(Dataset entries)
'''

[src/rtl/au_dispatch.sv]
// rtl/au_dispatch.sv - request queue and single-issue dispatcher driving an external arithmetic unit
`ifndef OPCODE_WIDTH
`define OPCODE_WIDTH 3
`endif
`ifndef DATA_WIDTH
`define DATA_WIDTH 32
`endif
`ifndef NOP
`define NOP  3'd0
`define ADD  3'd1
`define SUB  3'd2
`define MULT 3'd3
`define DIV  3'd4
`endif

module au_dispatch #(
    parameter int FIFO_DEPTH = 4,
    parameter int AU_LATENCY = 1
) (
    input  logic                     clk,
    input  logic                     rst,
    input  logic                     req_valid,
    output logic                     req_ready,
    input  logic [`OPCODE_WIDTH-1:0] req_mode,
    input  logic [`DATA_WIDTH-1:0]   req_op_1,
    input  logic [`DATA_WIDTH-1:0]   req_op_2,
    output logic                     rsp_valid,
    input  logic                     rsp_ready,
    output logic [`DATA_WIDTH-1:0]   rsp_data,
    output logic                     rsp_err,
    output logic                     AU_op_enable,
    output logic [`OPCODE_WIDTH-1:0] Mode,
    output logic [`DATA_WIDTH-1:0]   AU_in_1,
    output logic [`DATA_WIDTH-1:0]   AU_in_2,
    input  logic [`DATA_WIDTH-1:0]   AU_out,
    output logic                     busy
);

    localparam int OW  = `OPCODE_WIDTH;
    localparam int DW  = `DATA_WIDTH;
    localparam int EW  = OW + 2 * DW;
    localparam int PW  = $clog2(FIFO_DEPTH);
    localparam int CW  = PW + 1;
    localparam int WCW = $clog2(AU_LATENCY + 1);

    typedef enum logic [2:0] {IDLE, SETUP, FIRE, WAIT, DONE} state_t;

    state_t         state, state_next;
    logic [EW-1:0]  mem [FIFO_DEPTH];
    logic [PW-1:0]  wr_ptr, rd_ptr;
    logic [CW-1:0]  count;
    logic [WCW-1:0] wait_cnt;
    logic           full, empty, push, pop;
    logic           load_au, load_err, capture;
    logic [EW-1:0]  head;
    logic [OW-1:0]  head_mode;
    logic [DW-1:0]  head_op_1, head_op_2;

    assign full      = (count == CW'(FIFO_DEPTH));
    assign empty     = (count == '0);
    assign req_ready = !full;
    assign push      = req_valid && !full;
    assign busy      = (state != IDLE) || !empty;

    assign head      = mem[rd_ptr];
    assign head_mode = head[EW-1 -: OW];
    assign head_op_1 = head[2*DW-1 -: DW];
    assign head_op_2 = head[DW-1:0];

    always_comb begin
        state_next = state;
        pop        = 1'b0;
        load_au    = 1'b0;
        load_err   = 1'b0;
        capture    = 1'b0;
        case (state)
            IDLE: begin
                if (!empty) begin
                    pop = 1'b1;
                    case (head_mode)
                        `NOP: ;
                        `ADD, `SUB, `MULT: begin
                            load_au    = 1'b1;
                            state_next = SETUP;
                        end
                        `DIV: begin
                            if (head_op_2 != '0) begin
                                load_au    = 1'b1;
                                state_next = SETUP;
                            end else begin
                                load_err   = 1'b1;
                                state_next = DONE;
                            end
                        end
                        default: begin
                            load_err   = 1'b1;
                            state_next = DONE;
                        end
                    endcase
                end
            end
            SETUP: state_next = FIRE;
            FIRE:  state_next = WAIT;
            WAIT: begin
                if (wait_cnt == WCW'(AU_LATENCY - 1)) begin
                    capture    = 1'b1;
                    state_next = DONE;
                end
            end
            DONE: begin
                if (rsp_ready) state_next = IDLE;
            end
            default: state_next = IDLE;
        endcase
    end

    // Queue storage carries no reset; only the pointers and count define its contents.
    always_ff @(posedge clk) begin
        if (push) mem[wr_ptr] <= {req_mode, req_op_1, req_op_2};
    end

    always_ff @(posedge clk) begin
        if (rst) begin
            state        <= IDLE;
            wr_ptr       <= '0;
            rd_ptr       <= '0;
            count        <= '0;
            wait_cnt     <= '0;
            AU_op_enable <= 1'b0;
            Mode         <= '0;
            AU_in_1      <= '0;
            AU_in_2      <= '0;
            rsp_valid    <= 1'b0;
            rsp_data     <= '0;
            rsp_err      <= 1'b0;
        end else begin
            state <= state_next;
            if (push) wr_ptr <= wr_ptr + 1'b1;
            if (pop)  rd_ptr <= rd_ptr + 1'b1;
            case ({push, pop})
                2'b10:   count <= count + 1'b1;
                2'b01:   count <= count - 1'b1;
                default: count <= count;
            endcase
            wait_cnt     <= (state == WAIT) ? wait_cnt + 1'b1 : '0;
            AU_op_enable <= (state_next == FIRE);
            if (load_au) begin
                Mode    <= head_mode;
                AU_in_1 <= head_op_1;
                AU_in_2 <= head_op_2;
            end
            if (capture) begin
                rsp_data  <= AU_out;
                rsp_err   <= 1'b0;
                rsp_valid <= 1'b1;
            end else if (load_err) begin
                rsp_data  <= '0;
                rsp_err   <= 1'b1;
                rsp_valid <= 1'b1;
            end else if (state == DONE && rsp_ready) begin
                rsp_valid <= 1'b0;
            end
        end
    end

endmodule

[config.mk]
export PLATFORM = sky130hd
export DESIGN_NAME = au_dispatch
export DESIGN_NICKNAME = d
export VERILOG_FILES = /design/src/rtl/au_dispatch.sv
export SDC_FILE = /design/constraint.sdc
export NUM_CORES = 1
export LEC_CHECK = 0
export ABC_AREA = 1
export BUFFER_PORTS_ARGS = -buffer_cell sky130_fd_sc_hd__buf_2
export CAP_MARGIN = 25
export CORE_MARGIN = 3
export CORE_UTILIZATION = 37
export DETAILED_ROUTE_END_ITERATION = 12
export PLACE_DENSITY_LB_ADDON = 0.08
export SLEW_MARGIN = 30
export SYNTH_ARGS = -nofsm -noshare
export SYNTH_HDL_FRONTEND = slang
export SYNTH_SLANG_ARGS = --single-unit
export TNS_END_PERCENT = 20
[constraint.sdc]
create_clock -name clk -period 5.75 [get_ports clk]
set_input_delay 1.15 -clock clk [delete_from_list [all_inputs] [get_ports clk]]
set_output_delay 1.15 -clock clk [all_outputs]
set_load 0.05 [all_outputs]
==> results.ini <==
[route]
antenna_left=0
final_routed_drc_violation_total=0
routed_wl_um=39020
routed_via_density=4.885
number_of_optimization_iterations_in_the_first_detailed_route_pass=5
drt-wirelength-per-cell_um=17.82
detail_route.iter0.violations=859
total_via_count_in_the_routed_design=10700

[synthesis]
sequential_share_of_the_synthesized_area=0.6809
synth.mux.area_fraction=0
number_of_flops_mapped_to_enable_cells_by_yosys=268
top_post_synthesis_cells_by_area=edfxtp_1, dfxtp_1, nand2_1, nand3_1, nor2_1
largest_family_of_logic_cells_by_synthesized_area=simple AND/OR/NAND/NOR gates
synthesized_area_fraction_occupied_by_and_or_nand_nor_cells=0.1817
synth_cells=1455
netlist_area_um2=15200
synth_warn=0
top_area_cell_type_share_of_the_netlist_area=0.5295
post_synth.cell_area_avg_um2=10.45
ys_top_cells_by_count=nand2_1, edfxtp_1, nor2_1
top_count_cell_post_synth=nand2_1
yosys.area_share.adder=0.005433
async_reset_ff_frac=0
yosys.area_share.xor_xnor=0
yosys_register_bits=383
synth-main-ff-cell=edfxtp_1
syn-num-nets=1564
synth_largest_area_cell=edfxtp_1
synth-compound-area-share=0.06981
synth_cell_type_count=26

[grt]
grt_antenna_before_repair=8
gr-usage-all-layers=0.1755
first_pass_grt_wire_length_um=60240
grt_pass1_vias=10040
grt_start_max_net_pins=90
overflow_left_after_global_routing=0

[timing]
rsz0062_at_grt=no
max-slew-margin-rel=0.4069
worst_pin_slew_ns=0.8883
min_period_ns=4.010
period_share=0.6974
final_max_slew_viol_count=0
hold_viol_final=0
setup_viol_count_final=0
fin_tns_setup_ns=0
max_freq_mhz=249.4
fin_hold_ws_ns=0.4575
timing.clock.skew_ns=0.01147

[place]
buffer_ports.inserted=206
dp_hpwl_um=23060
place_congestion=0.7106
placed_area_um2=16640

[run]
cap_violations=0

[die]
die_width_um=208.7
die_height_um=208.7
placeableCoreArea_um2=40190
pin_count=207
rows=73
initial_utilization=0.3782
die-area_um2=43550

[worst_setup_path]
ff2ff_path_depth=9
worstPathArrival_ns=4.44
cp_cell_sequence=buf_4, o21ai_0, nand2_1, nand2_1, nor2_1, nand3_4, buf_4, a21oi_1, nor2_1
reg2reg_slack_ns=1.74
worstSetupPathType=reg2reg
cp_slowest_stage_delay_ns=0.86
critPathMaxFanout=74
critical-path-slowest-cell=dfxtp_4
cp.required_ns=6.18
end_kind=flop
setup.worst_path.start_class=flop
timing.rr.end=AU_in_2[29]

[clocking]
clk_transition_reported_paths_ns=0.06
cts-resized-gates=0
num_clock_sinks=383
cts_setup_buffers=0
worst_skew_pair_later_pin_latency_ns=0.54
tritoncts_clock_tree=yes
root_buffer=clkbuf_16
htree_num_levels=2
cts_inserted_buffers=43
clockBufferDepth=3
hold_buf_cts=0

[worst_hold_path]
min-delay-path-class=reg2reg
holdPathStages=2
worstHoldStart=rsp_err
whs_endpoint=rsp_err

[final_layout]
fin_util=0.4488
p_r_area_growth_vs_syn_pct=18.68
layout.cell_area.non_filler_um2=18040
drive_above_1_share=0.1913
filler_cell_count=3878
design.final.nets=1737

[power]
power.density_nw_per_um2=545.7
power_uw=9844
leakage_power_uw=0.007517
ir_drop_uv=244.0

[outcome]
run_status=finished, final reports clean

'''

TASK TO CARRY OUT:
The lines above, from the first through the one containing "localparam int CW", must be restated word for word, with nothing added.

ANSWER FOR THE TASK:
[src/rtl/au_dispatch.sv]
// rtl/au_dispatch.sv - request queue and single-issue dispatcher driving an external arithmetic unit
`ifndef OPCODE_WIDTH
`define OPCODE_WIDTH 3
`endif
`ifndef DATA_WIDTH
`define DATA_WIDTH 32
`endif
`ifndef NOP
`define NOP  3'd0
`define ADD  3'd1
`define SUB  3'd2
`define MULT 3'd3
`define DIV  3'd4
`endif

module au_dispatch #(
    parameter int FIFO_DEPTH = 4,
    parameter int AU_LATENCY = 1
) (
    input  logic                     clk,
    input  logic                     rst,
    input  logic                     req_valid,
    output logic                     req_ready,
    input  logic [`OPCODE_WIDTH-1:0] req_mode,
    input  logic [`DATA_WIDTH-1:0]   req_op_1,
    input  logic [`DATA_WIDTH-1:0]   req_op_2,
    output logic                     rsp_valid,
    input  logic                     rsp_ready,
    output logic [`DATA_WIDTH-1:0]   rsp_data,
    output logic                     rsp_err,
    output logic                     AU_op_enable,
    output logic [`OPCODE_WIDTH-1:0] Mode,
    output logic [`DATA_WIDTH-1:0]   AU_in_1,
    output logic [`DATA_WIDTH-1:0]   AU_in_2,
    input  logic [`DATA_WIDTH-1:0]   AU_out,
    output logic                     busy
);

    localparam int OW  = `OPCODE_WIDTH;
    localparam int DW  = `DATA_WIDTH;
    localparam int EW  = OW + 2 * DW;
    localparam int PW  = $clog2(FIFO_DEPTH);
    localparam int CW  = PW + 1;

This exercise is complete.